- Theatrical release poster
- Directed by: Ice-T Andy Baybutt (co.)
- Produced by: Paul Toogood Ice-T (exec.)
- Cinematography: Jeremy Hewson Andy Baybutt John Halliday Patrick Donnelly (add.)
- Edited by: Kieran Smyth
- Production companies: JollyGood Films Westmount Films Final Level Entertainment
- Distributed by: Indomina Releasing (USA, theatrical) Kaleidoscope Film Distribution (UK, theatrical) Indomina Films (USA, all media)
- Release dates: June 15, 2012 (America); July 20, 2012 (Europe);
- Country: United States
- Language: English

= Something from Nothing: The Art of Rap =

Something from Nothing: The Art of Rap is a 2012 American documentary film directed and executive produced by Ice-T and co-directed by Andy Baybutt. It focuses on the craft of writing and performing rap verses, and all the interviewees are musicians of the genre and friends of Ice-T. Producer Paul Toogood states on the DVD release that the genesis of the project stemmed from a conversation he had with Ice-T in which he asked him how he wrote "seminal tracks" such as "6 in the Mornin'" and "Colors".
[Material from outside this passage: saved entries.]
==> config.mk <==
export PLATFORM = sky130hd
export DESIGN_NAME = tccad_port
export DESIGN_NICKNAME = d
export VERILOG_FILES = /design/src/tccad_pkg.sv /design/src/tccad_port.sv
export SDC_FILE = /design/constraint.sdc
export NUM_CORES = 1
export LEC_CHECK = 0
export ABC_AREA = 1
export ABC_CLOCK_PERIOD_IN_PS = 1400
export BUFFER_PORTS_ARGS = -buffer_cell sky130_fd_sc_hd__clkbuf_2
export CAP_MARGIN = 20
export CELL_PAD_IN_SITES_DETAIL_PLACEMENT = 1
export CELL_PAD_IN_SITES_GLOBAL_PLACEMENT = 1
export CORE_ASPECT_RATIO = 0.6
export CORE_MARGIN = 4
export CORE_UTILIZATION = 25
export CTS_BUF_LIST = sky130_fd_sc_hd__clkbuf_8
export CTS_CLUSTER_DIAMETER = 120
export DETAILED_ROUTE_END_ITERATION = 10
export GPL_TIMING_DRIVEN = 0
export PLACE_DENSITY = 0.72
export SYNTH_ARGS = -nofsm -noshare
export SYNTH_HDL_FRONTEND = slang
export SYNTH_SLANG_ARGS = --single-unit
==> constraint.sdc <==
create_clock -name mclk -period 1.4 [get_ports mclk]
set_clock_uncertainty 0.05 [all_clocks]
set_input_delay 0.07 -clock mclk [delete_from_list [all_inputs] [get_ports mclk]]
set_output_delay 0.07 -clock mclk [all_outputs]
set_load 0.05 [all_outputs]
Ice-T replied that in his thirty-year hip-hop career, no one had ever asked him that. Grandmaster Caz features more than any other interviewee, and the movie returns to his home on multiple occasions throughout showing his creative process as he writes "The Art Of Rap" rap, which he then delivers. It was shot on location, but mainly in New York, Los Angeles and Detroit. The film was an official selection for the Sundance Film Festival where it was screened as a premiere on January 2, 2012. The film was released in the theaters on June 15, 2012 and in the UK it was released on July 20, 2012.

== Cast ==
In alphabetical order, as named in the film:
- Afrika Bambaataa
- Big Daddy Kane
- B-Real
- Bun B
- Cashout Chris
- Chino XL
- Chuck D
- Common
- Dana Dane
- Denis "Deft" Matinez
- DJ Premier
- DMC
- Doug E. Fresh
- Dr. Dre
- Eminem
- Freddie Demarco
- Grandmaster Caz
- Ice Cube
- Ice-T
- Immortal Technique
- Joe Budden
- Kanye West
- Kool Boy
- Kool Keith
- Kool Moe Dee
- KRS-One
- Loke
- Lord Finesse
- Lord Jamar
- Marley Marl
- MC Lyte
- Melle Mel
- Nas
- Puerto Rico
- Q-Tip
- Raekwon
- Rakim
- Ras Kass
- Redman
- Royce da 5'9"
- Run
- Salt
- Snoop Dogg
- Tha Furious One
- Treach
- WC
- Xzibit
- Yasiin (formerly known as Mos Def)

==Soundtrack album==
An official soundtrack to the film was released on CD and as a digital download featuring fifteen songs selected from the movie, seven freestyles as performed in the film, plus one track "Harder Than You Think (Just Like That)" by Public Enemy, which featured in the film's trailer but does not feature in the actual movie. The first track is an official live acapella freestyle by Ice-T, but in the film's credits, this track is referred to as "Chrome Plated 357". Ice-T is also featured on Immortal Technique's live acapella freestyle but is not credited as such on the soundtrack.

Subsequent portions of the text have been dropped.